DENVER, CO — Cardiologists are significantly less likely to prescribe oral anticoagulation therapy for their patients with paroxysmal, compared with persistent, atrial fibrillation, despite similar thromboembolic risks associated with the two forms of AF, suggests an analysis based on data from the National Cardiovascular Data Registry (NCDR)[1].

The guidelines call for oral anticoagulation therapy for AF regardless of whether it’s paroxysmal or persistent, observed Dr Jonathan C Hsu (University of California, San Francisco), who presented the analysis here at the Heart Rhythm Society 2013 Scientific Sessions . It’s based on about 62 000 patients with a CHADS2 score of >2 treated at private and academic cardiology practices and who entered the NCDR PINNACLE registry from 2008 to 2012.

“We’re finding in real-world practice that cardiologists are prescribing oral anticoagulation less for their paroxysmal atrial fibrillation patients; they’re more likely to prescribe antiplatelet therapy for them as their only means of thromboembolic protection and more likely to have them on no [antithrombotic] treatment at all compared with their patients with persistent atrial fibrillation,” Hsu told heartwire .

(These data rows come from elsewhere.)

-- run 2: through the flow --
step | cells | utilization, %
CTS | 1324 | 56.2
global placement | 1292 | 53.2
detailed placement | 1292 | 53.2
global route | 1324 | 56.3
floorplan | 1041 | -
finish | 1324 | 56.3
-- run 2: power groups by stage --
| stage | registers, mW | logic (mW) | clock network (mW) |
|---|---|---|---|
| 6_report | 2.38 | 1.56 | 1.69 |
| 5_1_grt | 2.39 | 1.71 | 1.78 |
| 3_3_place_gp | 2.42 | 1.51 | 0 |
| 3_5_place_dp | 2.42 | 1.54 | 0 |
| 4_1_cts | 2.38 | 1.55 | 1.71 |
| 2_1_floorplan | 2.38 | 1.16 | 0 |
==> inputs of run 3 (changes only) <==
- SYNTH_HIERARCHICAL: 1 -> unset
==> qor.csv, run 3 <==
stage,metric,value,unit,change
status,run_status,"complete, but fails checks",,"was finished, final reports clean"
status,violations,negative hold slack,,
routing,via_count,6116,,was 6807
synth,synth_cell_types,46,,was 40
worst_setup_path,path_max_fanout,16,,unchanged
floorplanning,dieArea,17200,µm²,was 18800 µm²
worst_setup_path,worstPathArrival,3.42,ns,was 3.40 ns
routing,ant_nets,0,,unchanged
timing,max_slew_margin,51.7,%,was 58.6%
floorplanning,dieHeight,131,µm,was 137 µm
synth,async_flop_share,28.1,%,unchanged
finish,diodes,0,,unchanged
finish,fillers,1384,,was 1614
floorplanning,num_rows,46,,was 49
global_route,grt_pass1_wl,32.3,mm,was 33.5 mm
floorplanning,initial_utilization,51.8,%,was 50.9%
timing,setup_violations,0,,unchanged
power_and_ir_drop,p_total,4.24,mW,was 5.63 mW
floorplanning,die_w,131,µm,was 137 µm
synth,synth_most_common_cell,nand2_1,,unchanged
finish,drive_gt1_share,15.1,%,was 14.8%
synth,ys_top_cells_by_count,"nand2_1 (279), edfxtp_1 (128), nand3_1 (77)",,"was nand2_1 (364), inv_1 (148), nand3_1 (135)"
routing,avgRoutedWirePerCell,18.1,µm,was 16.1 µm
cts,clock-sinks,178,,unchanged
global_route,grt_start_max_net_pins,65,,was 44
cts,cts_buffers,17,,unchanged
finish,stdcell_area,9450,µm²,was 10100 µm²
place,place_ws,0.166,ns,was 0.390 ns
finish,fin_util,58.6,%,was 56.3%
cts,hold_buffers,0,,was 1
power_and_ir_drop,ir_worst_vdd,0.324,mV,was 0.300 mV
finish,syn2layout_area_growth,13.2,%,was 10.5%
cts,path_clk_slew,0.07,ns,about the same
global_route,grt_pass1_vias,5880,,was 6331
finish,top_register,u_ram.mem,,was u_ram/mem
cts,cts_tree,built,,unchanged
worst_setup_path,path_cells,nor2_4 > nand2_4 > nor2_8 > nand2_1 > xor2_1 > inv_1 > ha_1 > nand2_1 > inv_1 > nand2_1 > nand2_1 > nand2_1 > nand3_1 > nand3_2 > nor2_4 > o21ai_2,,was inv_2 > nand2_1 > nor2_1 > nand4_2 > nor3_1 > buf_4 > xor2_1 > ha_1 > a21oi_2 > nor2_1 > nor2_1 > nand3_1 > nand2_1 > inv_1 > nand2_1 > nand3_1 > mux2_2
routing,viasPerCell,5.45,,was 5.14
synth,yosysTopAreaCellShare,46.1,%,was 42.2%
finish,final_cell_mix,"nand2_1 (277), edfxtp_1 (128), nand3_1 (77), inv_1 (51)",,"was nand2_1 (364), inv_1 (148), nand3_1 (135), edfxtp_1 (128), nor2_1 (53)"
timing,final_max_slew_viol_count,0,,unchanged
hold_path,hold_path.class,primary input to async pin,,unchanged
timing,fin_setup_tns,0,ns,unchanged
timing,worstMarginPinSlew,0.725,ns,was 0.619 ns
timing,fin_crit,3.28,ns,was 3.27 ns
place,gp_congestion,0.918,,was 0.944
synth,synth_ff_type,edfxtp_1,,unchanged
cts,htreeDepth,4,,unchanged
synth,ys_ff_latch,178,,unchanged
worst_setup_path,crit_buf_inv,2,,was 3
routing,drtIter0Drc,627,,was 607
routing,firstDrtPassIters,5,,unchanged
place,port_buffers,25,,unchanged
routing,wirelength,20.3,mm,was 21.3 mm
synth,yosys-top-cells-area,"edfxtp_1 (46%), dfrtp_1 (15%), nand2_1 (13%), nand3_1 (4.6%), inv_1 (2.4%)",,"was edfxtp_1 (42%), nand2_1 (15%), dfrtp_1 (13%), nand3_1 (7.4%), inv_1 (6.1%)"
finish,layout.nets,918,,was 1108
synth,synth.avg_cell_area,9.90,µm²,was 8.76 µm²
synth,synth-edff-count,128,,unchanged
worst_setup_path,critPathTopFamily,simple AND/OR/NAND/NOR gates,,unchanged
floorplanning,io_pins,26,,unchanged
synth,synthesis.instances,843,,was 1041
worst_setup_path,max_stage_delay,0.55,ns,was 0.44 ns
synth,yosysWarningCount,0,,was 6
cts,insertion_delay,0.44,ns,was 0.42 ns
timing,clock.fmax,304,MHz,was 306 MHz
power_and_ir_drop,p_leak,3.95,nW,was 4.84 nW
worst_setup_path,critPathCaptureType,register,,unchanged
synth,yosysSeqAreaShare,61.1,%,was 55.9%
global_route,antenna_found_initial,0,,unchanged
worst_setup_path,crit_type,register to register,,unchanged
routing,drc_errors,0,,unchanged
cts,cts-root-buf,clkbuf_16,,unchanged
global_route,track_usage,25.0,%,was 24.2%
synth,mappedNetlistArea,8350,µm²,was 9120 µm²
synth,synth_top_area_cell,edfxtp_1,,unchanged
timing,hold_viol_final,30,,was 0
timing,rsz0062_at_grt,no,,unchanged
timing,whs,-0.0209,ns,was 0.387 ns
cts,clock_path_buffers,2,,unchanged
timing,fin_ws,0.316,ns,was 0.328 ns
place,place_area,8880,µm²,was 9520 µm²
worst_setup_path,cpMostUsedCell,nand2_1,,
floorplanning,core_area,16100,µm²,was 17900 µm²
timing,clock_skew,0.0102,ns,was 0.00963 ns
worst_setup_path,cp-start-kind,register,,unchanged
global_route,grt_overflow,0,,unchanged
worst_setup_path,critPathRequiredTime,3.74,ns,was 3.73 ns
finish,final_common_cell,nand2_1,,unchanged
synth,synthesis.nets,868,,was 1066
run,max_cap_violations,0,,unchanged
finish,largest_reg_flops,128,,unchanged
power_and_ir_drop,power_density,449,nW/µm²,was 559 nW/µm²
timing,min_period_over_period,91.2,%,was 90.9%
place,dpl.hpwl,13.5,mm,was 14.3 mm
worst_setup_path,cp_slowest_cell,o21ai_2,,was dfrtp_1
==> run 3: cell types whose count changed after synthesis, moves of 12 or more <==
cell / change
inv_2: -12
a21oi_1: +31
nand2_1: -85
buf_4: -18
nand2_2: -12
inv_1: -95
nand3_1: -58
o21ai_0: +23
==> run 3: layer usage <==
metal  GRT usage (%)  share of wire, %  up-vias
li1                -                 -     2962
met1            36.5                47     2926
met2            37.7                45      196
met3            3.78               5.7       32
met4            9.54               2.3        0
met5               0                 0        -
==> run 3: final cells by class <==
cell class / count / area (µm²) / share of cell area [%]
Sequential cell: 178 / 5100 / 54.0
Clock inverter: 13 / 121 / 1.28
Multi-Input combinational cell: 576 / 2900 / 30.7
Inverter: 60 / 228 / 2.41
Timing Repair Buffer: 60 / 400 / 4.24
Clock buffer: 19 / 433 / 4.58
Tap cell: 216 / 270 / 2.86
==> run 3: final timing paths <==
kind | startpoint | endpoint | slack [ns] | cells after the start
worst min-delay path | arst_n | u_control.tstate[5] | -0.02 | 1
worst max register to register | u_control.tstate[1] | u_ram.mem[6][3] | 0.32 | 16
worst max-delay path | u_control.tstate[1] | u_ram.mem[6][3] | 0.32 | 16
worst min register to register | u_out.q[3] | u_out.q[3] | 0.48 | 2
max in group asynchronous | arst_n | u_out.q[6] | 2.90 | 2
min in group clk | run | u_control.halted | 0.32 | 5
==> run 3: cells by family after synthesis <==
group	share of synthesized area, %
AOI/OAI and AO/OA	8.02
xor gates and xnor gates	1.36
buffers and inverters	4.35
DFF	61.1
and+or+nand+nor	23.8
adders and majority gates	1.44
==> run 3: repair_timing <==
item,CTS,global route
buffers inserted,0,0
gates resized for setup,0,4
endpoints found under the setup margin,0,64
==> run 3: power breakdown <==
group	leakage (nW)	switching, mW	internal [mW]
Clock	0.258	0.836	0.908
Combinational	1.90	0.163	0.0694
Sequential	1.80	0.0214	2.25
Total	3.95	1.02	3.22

Even in this PINNACLE cohort, considered at intermediate to high thromboembolic risk, he said, oral anticoagulants were 26% less often prescribed to patients with paroxysmal AF, and they received antiplatelets without anticoagulation almost 80% more often; they were 20% more likely not to receive either.

“I think this is a wake-up call for us as clinicians, that we really need to consider these two subtypes of atrial fibrillation as [posing] the same thromboembolic risk and treat them appropriately, as the guidelines say,” Hsu said.

In multivariate analysis of 62 018 patients, the risk ratio (RR) for prescription of oral anticoagulants in the 75% of patients with paroxysmal AF, compared with the 25% with persistent AF, was 0.74 (95% CI 0.72–0.77). For treatment with antiplatelet agents but no oral anticoagulants, it was 1.79 (95% CI 1.70-1.88), and for treatment with neither form of antithrombotic therapy it was 1.20 (95% CI 1.13–1.27). All were significant at p<0.001.

The analysis defined oral anticoagulation as warfarin, dabigatran (Pradaxa, Boehringer Ingelheim), or rivaroxaban (Xarelto, Bayer/Johnson & Johnson) (Hsu said it was the latter two in about 10% of cases) and antiplatelet therapy as aspirin, dipyridamole (Aggrenox, Boehringer Ingelheim), or a thienopyridine. It was adjusted for age, sex, race, body-mass index, region of US, type of insurance, diabetes and cardiovascular comorbidities, history of systemic embolism or stroke, CHADS2 score, and history of tobacco use.

It’s worth exploring whether the growing use of dabigatran, rivaroxaban, and apixaban (Eliquis, Bristol-Myers Squibb/Pfizer) is having an effect on oral anticoagulant prescriptions in AF, according to Hsu. “We’re seeing a gap in the care that these paroxysmal and persistent AF patients are getting. Could that gap narrow with the novel anticoagulants? I think that’s the next question.”